**Problem to solve**
Report the tally of lines featuring the word "disable" in the entries below, without anything else.

**Extracted records**
[Start of section]

**src/rtl/mon_rx_pkg.sv**
```systemverilog
package mon_rx_pkg;
    typedef enum logic [1:0] {
        ST_IDLE     = 2'd0,
        ST_COLLECT  = 2'd1,
        ST_ACKED    = 2'd2,
        ST_RELEASED = 2'd3
    } hs_state_e;
endpackage

```
**src/rtl/mon_rx_cmp.sv**
```systemverilog
module mon_rx_cmp #(
    parameter int DW = 8
) (
    input  logic          clk,
    input  logic          rst,
    input  logic          frame_stb,
    input  logic [DW-1:0] mon_byte,
    output logic          same_byte
);
    typedef struct packed {
        logic [DW-1:0] prev;
    } cmp_reg_t;

    cmp_reg_t r_d, r_q;

    // last frame's byte is kept every frame, valid bit active or not
    always_comb begin
        r_d = r_q;
        if (frame_stb) r_d.prev = mon_byte;
    end

    always_ff @(posedge clk) begin
        if (rst) r_q <= '{prev: '1};
        else     r_q <= r_d;
    end

    assign same_byte = (mon_byte == r_q.prev);
endmodule

```
**src/rtl/mon_rx_idle.sv**
```systemverilog
module mon_rx_idle #(
    parameter int QUIET_FRAMES = 2
) (
    input  logic clk,
    input  logic rst,
    input  logic frame_stb,
    input  logic mx_n,
    input  logic mr_n,
    output logic idle
);
    localparam int CW = $clog2(QUIET_FRAMES + 1);
    localparam logic [CW-1:0] LIMIT = CW'(QUIET_FRAMES);

    typedef struct packed {
        logic [CW-1:0] cnt;
        logic          idle;
    } idle_reg_t;

    idle_reg_t r_d, r_q;

    always_comb begin
        r_d = r_q;
        if (frame_stb) begin
            if (mx_n && mr_n) begin
                if (r_q.cnt != LIMIT) r_d.cnt = r_q.cnt + 1'b1;
            end else begin
                r_d.cnt = '0;
            end
            r_d.idle = (r_d.cnt == LIMIT);
        end
    end

    always_ff @(posedge clk) begin
        if (rst) r_q <= '{cnt: '0, idle: 1'b0};
        else     r_q <= r_d;
    end

    assign idle = r_q.idle;

    // idle only rises after a strobe that saw both bits released
    a_r9_idle_rise: assert property (@(posedge clk) disable iff (rst)
        $rose(idle) |-> ($past(frame_stb) && $past(mx_n) && $past(mr_n)));
    // idle moves only after a strobe
    a_r10_idle_hold: assert property (@(posedge clk) disable iff (rst)
        !$stable(idle) |-> $past(frame_stb));
endmodule

```
**src/rtl/mon_rx_fsm.sv**
```systemverilog
module mon_rx_fsm
    import mon_rx_pkg::*;
#(
    parameter int DW = 8
) (
    input  logic          clk,
    input  logic          rst,
    input  logic          frame_stb,
    input  logic          mx_n,
    input  logic [DW-1:0] mon_byte,
    input  logic          same_byte,
    output logic          mr_n,
    output logic          byte_vld,
    output logic [DW-1:0] byte_out,
    output logic          eom,
    output logic          err
);
    typedef struct packed {
        hs_state_e     st;
        logic          mr_n;
        logic          vld;
        logic [DW-1:0] data;
        logic          eom;
        logic          err;
    } fsm_reg_t;

    fsm_reg_t r_d, r_q;

    always_comb begin
        r_d     = r_q;
        r_d.vld = 1'b0;
        r_d.eom = 1'b0;
        r_d.err = 1'b0;
        if (frame_stb) begin
            unique case (r_q.st)
                ST_IDLE: begin
                    r_d.mr_n = 1'b1;
                    if (!mx_n) r_d.st = ST_COLLECT;
                end
                ST_COLLECT: begin
                    if (mx_n) begin
                        r_d.err = 1'b1;
                        r_d.st  = ST_IDLE;
                    end else if (same_byte) begin
                        r_d.mr_n = 1'b0;
                        r_d.vld  = 1'b1;
                        r_d.data = mon_byte;
                        r_d.st   = ST_ACKED;
                    end
                end
                ST_ACKED: begin
                    if (mx_n) begin
                        r_d.mr_n = 1'b1;
                        r_d.st   = ST_RELEASED;
                    end
                end
                ST_RELEASED: begin
                    if (mx_n) begin
                        r_d.eom = 1'b1;
                        r_d.st  = ST_IDLE;
                    end else begin
                        r_d.st = ST_COLLECT;
                    end
                end
                default: r_d.st = ST_IDLE;
            endcase
        end
    end

    always_ff @(posedge clk) begin
        if (rst) begin
            r_q <= '{st: ST_IDLE, mr_n: 1'b1, vld: 1'b0, data: '0,
                     eom: 1'b0, err: 1'b0};
        end else begin
            r_q <= r_d;
        end
    end

    assign mr_n     = r_q.mr_n;
    assign byte_vld = r_q.vld;
    assign byte_out = r_q.data;
    assign eom      = r_q.eom;
    assign err      = r_q.err;

    // acceptance comes with the acknowledge bit active
    a_r2_vld_acks: assert property (@(posedge clk) disable iff (rst)
        byte_vld |-> !mr_n);
    // accepted byte equals what was on the bus at the strobe
    a_r2_vld_data: assert property (@(posedge clk) disable iff (rst)
        byte_vld |-> (byte_out == $past(mon_byte) && !$past(mx_n)));
    // end of message only with acknowledge released
    a_r7_eom_released: assert property (@(posedge clk) disable iff (rst)
        eom |-> mr_n);
    // abort never acknowledges
    a_r8_err_no_ack: assert property (@(posedge clk) disable iff (rst)
        err |-> (mr_n && !byte_vld));
    // acknowledge bit moves only after a strobe
    a_r10_mr_hold: assert property (@(posedge clk) disable iff (rst)
        !$stable(mr_n) |-> $past(frame_stb));
    // pulses last one clock
    a_r11_one_clock: assert property (@(posedge clk) disable iff (rst)
        (byte_vld || eom || err) |=> !(byte_vld || eom || err));
endmodule

```
**src/rtl/mon_rx_hs.sv**
```systemverilog
module mon_rx_hs #(
    parameter int DW           = 8,
    parameter int QUIET_FRAMES = 2
) (
    input  logic          clk,
    input  logic          rst,
    input  logic          frame_stb,
    input  logic          mx_n,
    input  logic [DW-1:0] mon_byte,
    output logic          mr_n,
    output logic          byte_vld,
    output logic [DW-1:0] byte_out,
    output logic          eom,
    output logic          idle,
    output logic          err
);
    logic same_byte;

    mon_rx_cmp #(.DW(DW)) u_cmp (
        .clk       (clk),
        .rst       (rst),
        .frame_stb (frame_stb),
        .mon_byte  (mon_byte),
        .same_byte (same_byte)
    );

    mon_rx_fsm #(.DW(DW)) u_fsm (
        .clk       (clk),
        .rst       (rst),
        .frame_stb (frame_stb),
        .mx_n      (mx_n),
        .mon_byte  (mon_byte),
        .same_byte (same_byte),
        .mr_n      (mr_n),
        .byte_vld  (byte_vld),
        .byte_out  (byte_out),
        .eom       (eom),
        .err       (err)
    );

    mon_rx_idle #(.QUIET_FRAMES(QUIET_FRAMES)) u_idle (
        .clk       (clk),
        .rst       (rst),
        .frame_stb (frame_stb),
        .mx_n      (mx_n),
        .mr_n      (mr_n),
        .idle      (idle)
    );
endmodule

```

[End of section]

**Solution**
8